The story went on to say:

“A good deal of romantic and sentimental interest attaches to the Mason and Dixon’s line, which is being resurveyed and remarked by authority of the legislatures of Pennsylvania and Maryland.

“Originally it was intended merely as a mark of boundary between the possessions of the Penn family on one side and Lord Baltimore on the other, but in later years it became the frontier between two warring sections whose armies pushed desperately forward to cross it.

“Prior to the breaking out of the war between the states, Mason and Dixon’s line marked the northern boundary of slavery and the southern limit of abolitionism.

“On the one side of the line was ‘the north’ and on the other side ‘the south,’ conflicting elements separated by an imaginary mark of division, yet as assuredly separated in interests as if there had been a gulf between.

“Mason and Dixon’s line was old, nearly a century old, when the clouds of civil war lowered upon it.
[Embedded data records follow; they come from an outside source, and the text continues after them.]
==> config.mk <==
export PLATFORM = sky130hd
export DESIGN_NAME = hilo_mdu
export DESIGN_NICKNAME = d
export VERILOG_FILES = /design/src/rtl/hilo_mdu.sv
export SDC_FILE = /design/constraint.sdc
export NUM_CORES = 1
export LEC_CHECK = 0
export ABC_AREA = 1
export BUFFER_PORTS_ARGS = -buffer_cell sky130_fd_sc_hd__buf_2
export CORE_ASPECT_RATIO = 2
export CORE_UTILIZATION = 35
export DETAILED_ROUTE_END_ITERATION = 6
export PLACE_DENSITY_LB_ADDON = 0.12
export REMOVE_ABC_BUFFERS = 1
export SLEW_MARGIN = 20
export SYNTH_ARGS = -nofsm -noshare
export SYNTH_HDL_FRONTEND = slang
export SYNTH_SLANG_ARGS = --single-unit
==> constraint.sdc <==
create_clock -name clk -period 3.63 [get_ports clk]
set_input_delay 0.363 -clock clk [delete_from_list [all_inputs] [get_ports clk]]
set_output_delay 0.363 -clock clk [all_outputs]
set_load 0.1 [all_outputs]
==> src/rtl/hilo_mdu.sv <==
// Iterative 32-bit multiply/divide unit for MULT/MULTU/DIV/DIVU.
// It stalls the pipeline while working and emits a single-cycle HI/LO write.
module hilo_mdu (
    input  logic        clk,
    input  logic        resetn,
    input  logic        start,
    input  logic [1:0]  op,
    input  logic [31:0] src1,
    input  logic [31:0] src2,
    input  logic        cancel,
    output logic        stallreq,
    output logic        hi_we,
    output logic        lo_we,
    output logic [31:0] hi_wdata,
    output logic [31:0] lo_wdata
);

    typedef enum logic [1:0] {
        IDLE = 2'd0,
        BUSY = 2'd1,
        DONE = 2'd2
    } state_t;

    state_t      state_q, state_d;
    logic [5:0]  cnt_q, cnt_d;
    logic        is_div_q, is_div_d;
    logic        neg_res_q, neg_res_d;
    logic        neg_rem_q, neg_rem_d;
    logic        div0_q, div0_d;
    logic [31:0] opnd_q, opnd_d;
    logic [63:0] acc_q, acc_d;
    logic [31:0] hi_hold_q, hi_hold_d;
    logic [31:0] lo_hold_q, lo_hold_d;

    logic        accept;
    logic        s1_neg, s2_neg;
    logic [31:0] abs1, abs2;
    logic [32:0] mul_sum;
    logic [32:0] div_top, div_diff;
    logic        div_ge;
    logic [63:0] prod;
    logic [31:0] quot, rem;
    logic [31:0] res_hi, res_lo;
    logic        write;

    // Datapath: operand magnitudes, one radix-2 step, and sign correction of the final value.
    always_comb begin
        accept   = start & ~cancel;
        s1_neg   = op[0] & src1[31];
        s2_neg   = op[0] & src2[31];
        abs1     = s1_neg ? (32'd0 - src1) : src1;
        abs2     = s2_neg ? (32'd0 - src2) : src2;

        mul_sum  = {1'b0, acc_q[63:32]} + (acc_q[0] ? {1'b0, opnd_q} : 33'd0);
        div_top  = acc_q[63:31];
        div_ge   = (div_top >= {1'b0, opnd_q});
        div_diff = div_top - (div_ge ? {1'b0, opnd_q} : 33'd0);

        prod     = neg_res_q ? (64'd0 - acc_q) : acc_q;
        quot     = neg_res_q ? (32'd0 - acc_q[31:0]) : acc_q[31:0];
        rem      = neg_rem_q ? (32'd0 - acc_q[63:32]) : acc_q[63:32];

        // A zero divisor leaves the dividend magnitude as remainder, so only LO needs overriding.
        if (is_div_q) begin
            res_hi = rem;
            res_lo = div0_q ? 32'hFFFF_FFFF : quot;
        end else begin
            res_hi = prod[63:32];
            res_lo = prod[31:0];
        end
    end

    // NOTE: every signal driven here gets a default first so no path leaves it unassigned (no latch).
    always_comb begin
        state_d   = state_q;
        cnt_d     = cnt_q;
        is_div_d  = is_div_q;
        neg_res_d = neg_res_q;
        neg_rem_d = neg_rem_q;
        div0_d    = div0_q;
        opnd_d    = opnd_q;
        acc_d     = acc_q;
        hi_hold_d = hi_hold_q;
        lo_hold_d = lo_hold_q;
        stallreq  = 1'b0;
        write     = 1'b0;

        case (state_q)
            IDLE: begin
                if (accept) begin
                    stallreq  = 1'b1;
                    state_d   = BUSY;
                    cnt_d     = 6'd0;
                    is_div_d  = op[1];
                    neg_res_d = s1_neg ^ s2_neg;
                    neg_rem_d = s1_neg;
                    div0_d    = op[1] & (src2 == 32'd0);
                    if (op[1]) begin
                        acc_d  = {32'd0, abs1};
                        opnd_d = abs2;
                    end else begin
                        acc_d  = {32'd0, abs2};
                        opnd_d = abs1;
                    end
                end
            end
            BUSY: begin
                if (cancel) begin
                    state_d = IDLE;
                end else begin
                    stallreq = 1'b1;
                    acc_d    = is_div_q ? {div_diff[31:0], acc_q[30:0], div_ge}
                                        : {mul_sum, acc_q[31:1]};
                    cnt_d    = cnt_q + 6'd1;
                    if (cnt_q == 6'd31) begin
                        state_d = DONE;
                    end
                end
            end
            DONE: begin
                state_d = IDLE;
                if (!cancel) begin
                    write     = 1'b1;
                    hi_hold_d = res_hi;
                    lo_hold_d = res_lo;
                end
            end
            default: state_d = IDLE;
        endcase
    end

    assign hi_we    = write;
    assign lo_we    = write;
    assign hi_wdata = write ? res_hi : hi_hold_q;
    assign lo_wdata = write ? res_lo : lo_hold_q;

    // NOTE: state registers use non-blocking assignments so all flops update together at the edge.
    always_ff @(posedge clk or negedge resetn) begin
        if (!resetn) begin
            state_q   <= IDLE;
            cnt_q     <= 6'd0;
            is_div_q  <= 1'b0;
            neg_res_q <= 1'b0;
            neg_rem_q <= 1'b0;
            div0_q    <= 1'b0;
            opnd_q    <= 32'd0;
            acc_q     <= 64'd0;
            hi_hold_q <= 32'd0;
            lo_hold_q <= 32'd0;
        end else begin
            state_q   <= state_d;
            cnt_q     <= cnt_d;
            is_div_q  <= is_div_d;
            neg_res_q <= neg_res_d;
            neg_rem_q <= neg_rem_d;
            div0_q    <= div0_d;
            opnd_q    <= opnd_d;
            acc_q     <= acc_d;
            hi_hold_q <= hi_hold_d;
            lo_hold_q <= lo_hold_d;
        end
    end

endmodule
==> results of run 1 <==
## kinds of logic (layout without fill, tap and decap cells)
family,Yosys count,in the layout,synth area share (%)
buffers and inverters,462,827,10.09
flip-flops,172,172,24.50
AND/OR/NAND/NOR,1423,1423,34.17
XOR/XNOR,94,94,4.687
AO/OA/AOI/OAI,568,568,18.63
adder cells (fa/ha/maj),110,110,7.921
## per-layer routing
metal | part of all wire [%] | up-vias | GRT usage [%]
li1 | - | 10020 | -
met1 | 34 | 10160 | 36.23
met2 | 51 | 828 | 66.22
met3 | 3.7 | 319 | 3.056
met4 | 11 | 0 | 33.90
met5 | 0 | - | 0
## path summary, 6_finish.rpt
| kind | endpoint | slack (ps) |
|---|---|---|
| setup / recovery | acc_q[51] | -10 |
| min in group asynchronous | acc_q[53] | 470 |
| hold / removal | opnd_q[4] | 260 |
| hold reg to reg | hi_hold_q[19] | 490 |
| max in group asynchronous | hi_hold_q[18] | 2130 |
| setup reg to reg | acc_q[51] | -10 |
## power by group through the flow
stage / sequential [mW] / clock (mW) / combinational, mW
floorplan: 2.80 / 0 / 6.57
finish: 2.74 / 2.08 / 17.3
CTS: 2.72 / 2.12 / 14.2
global placement: 2.74 / 0 / 13.5
detailed placement: 2.75 / 0 / 13.4
global route: 2.78 / 2.16 / 18.3
## layout make-up
class	count	area (sq um)	share of cell area (%)
Sequential cell	172	4309	18.10
Tap cell	643	804.5	3.379
Timing Repair Buffer	426	3557	14.94
Clock buffer	17	425.4	1.787
Multi-Input combinational cell	2195	13120	55.09
Clock inverter	14	192.7	0.8092
Inverter	370	1404	5.896
## cells in the mapped netlist, drive strengths merged (39+ instances only)
| library cell | number |
|---|---|
| ha | 108 |
| o211ai | 39 |
| inv | 368 |
| xor2 | 81 |
| o21ai | 211 |
| dfrtp | 172 |
| clkbuf | 58 |
| nor3 | 44 |
| nand2 | 713 |
| nand3 | 238 |
| nor2 | 357 |
| a21oi | 187 |
## flip-flops by register name (all words and copies together), names as in the netlist
register	count
acc_q	64
opnd_q	32
is_div_q	1
lo_hold_q	32
cnt_q	6
neg_rem_q	1
div0_q	1
neg_res_q	1
hi_hold_q	32
state_q	2
## stage by stage
step	std cells	setup WS [ps]	hold slack (ps)	power, mW
after floorplan	2737	-4447	67.41	9.375
after global placement	3780	-767.7	463.6	16.21
after detailed placement	3780	-704.2	460.1	16.17
after CTS	3813	-0.1252	245.7	18.98
after global routing	3837	-153.0	284.0	23.27
final	3837	-11.17	259.0	22.08
## what timing repair did
item,CTS,global route
hold buffers,1,0
pin swaps,11,131
buffers inserted,1,28
cloned,0,0
setup endpoints to repair,34,46
endpoints found under the hold margin,1,0
resized for setup,88,321
## worst max-delay path: stages (launching register included)
cell	delay, ps
dfrtp_1	430
inv_2	70
ha_4	280
nand2_4	50
nor2_4	110
inv_2	60
nor3_4	170
buf_4	140
nand3_2	90
nand3_4	140
buf_8	150
buf_12	150
nand2_2	80
ha_4	290
nand2_2	90
nor2_4	110
inv_2	50
nor3_2	170
buf_4	150
nand4_1	120
nand3_2	130
nor2_2	40
o21ai_2	180
nand3_2	110
o21ai_4	150
==> results_dict.tcl, run 1 <==
set metrics [dict create \
    synth_edf_count 0 \
    dp_hpwl_microns 76730 \
    track_usage_pct 36.46 \
    status "complete, but fails checks" \
    tns_ps -14.73 \
    nets 3362 \
    cp-startpoint "opnd_q[14]" \
    finalSetupViolCount 3 \
    hold_violations 0 \
    p_seq_share_pct 12.4 \
    cts_sinks 172 \
    clk_path_buf_depth 2 \
    yosysWarningCount 0 \
    antenna_found_initial 0 \
    power.internal_mw 10.17 \
    floorplan.initialDensity_pct 35.59 \
    p_comb_share_pct 78.1 \
    vdd_drop_max_uv 614.5 \
    holdPathStages 4 \
    ys_dominant_reg_cell "dfrtp_1" \
    drive_above_1_share_pct 24.33 \
    wirelength_microns 94260 \
    grt_overflow 0 \
    drt_pass1_iterations 5 \
    grt_pass1_vias 21150 \
    synthTopCellsByArea "dfrtp_1 25%, nand2_1 15%, inv_1 7.7%" \
    slew_violations 0 \
    startpoint_type "flop" \
    p_switching_mw 11.90 \
    vias 21320 \
    hold_class "in2reg" \
    area_growth_pct 35.56 \
    mostFrequentLayoutCell "nand2_1" \
    die_h_microns 318.8 \
    crit_arrival_ps 4010 \
    synth_area_leader_cell "dfrtp_1" \
    crit_path_end_kind "flop" \
    synth_area_sq_mm 0.01757 \
    fin_ws_ps -11.17 \
    required_ps 4000 \
    seq_area_frac_synth_pct 24.50 \
    cts_tree "yes" \
    drc_errors 0 \
    coreArea_sq_mm 0.04935 \
    final_cell_mix "644 x nand2_1, 339 x inv_1, 310 x nor2_1" \
    num_rows 115 \
    syn_inst 2829 \
    gp_congestion 1.037 \
    grt_setup_unrepaired "true" \
    worstSkewPairLatency_ps 480 \
    fillCellCount 5161 \
    crit-reg2reg-launch "opnd_q[14]" \
    power.leakage_nw 11.41 \
    fin_worst_skew_ps 25.88 \
    diodes 0 \
    portBuffers 136 \
    dieArea_sq_mm 0.05114 \
    reg2reg_depth 24 \
    worst_pin_slew_ps 987.3 \
    viasPerCell 5.557 \
    switching_share_pct 53.92 \
    io_pins 137 \
    hold_start "src2[4]" \
    wl_per_cell_microns 24.57 \
    root_buffer "clkbuf_16" \
    max_freq_mhz 274.6 \
    min_period_ps 3641 \
    relSlewSlack_pct 34.18 \
    fin_util_pct 48.25 \
    violations "negative setup slack" \
    synth_cell_type_count 58 \
    cts_buffers 17 \
    drt-initial-drc-count 1458 \
    syn_avg_cell_area_sq_um 6.209 \
    netlist.area_leader.share_pct 24.50 \
    htreeDepth 4 \
    grt_max_degree 92 \
    grt_pass1_wl_microns 135600 \
    postRouteAntennaNets 0 \
    period_share_pct 100.3 \
    dieWidth_microns 160.4 \
    clk_pin_slew_ps 80 \
    clkPwrFrac_pct 9.4 \
    critPathMaxFanout 8 \
    worstSetupPathType "reg2reg" \
    synthArstFlopShare_pct 100.0 \
    max-cap-violations 0 \
    final_area_sq_mm 0.02381 \
    synth-seq-cells 172 \
    place_area_sq_mm 0.02127 \
    p_per_area_mw_per_mm2 927.2 \
]
Note: power is estimated with default switching activity, not from simulation.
The gentlemen who surveyed it, Chas. Mason and Jeremiah Dixon, were commissioned in 1763 and they completed their task and were discharged in 1767.

“At intervals of five miles. large stones were set up to mark the boundary between the lands of Penn and Lord Baltimore. The stones were brought over from England for the purpose.

“On one side of them was engraved the letter ‘P’ and on the other ‘M,’ the former facing north and the latter south.

“In addition, the stones bore the arms of the land’s proprietors. The intermediate miles were marked with smaller stones bearing merely the initials. Years ago, more than half a century, the stones began to disappear.

“Ten years ago it appeared likely that the historic boundary would become lost, or at least involved in doubt. Recently the Pennsylvania and Maryland legislatures ordered the resurvey and the new markings. The engineers are now engaged in the work.

“About a dozen of the old stones have been found. Some of them were performing prosaic duties. Instead of standing as sentinels along the line between the formerly divided sections, they were serving as door steps, as lining for bake ovens, as horse blocks and the like.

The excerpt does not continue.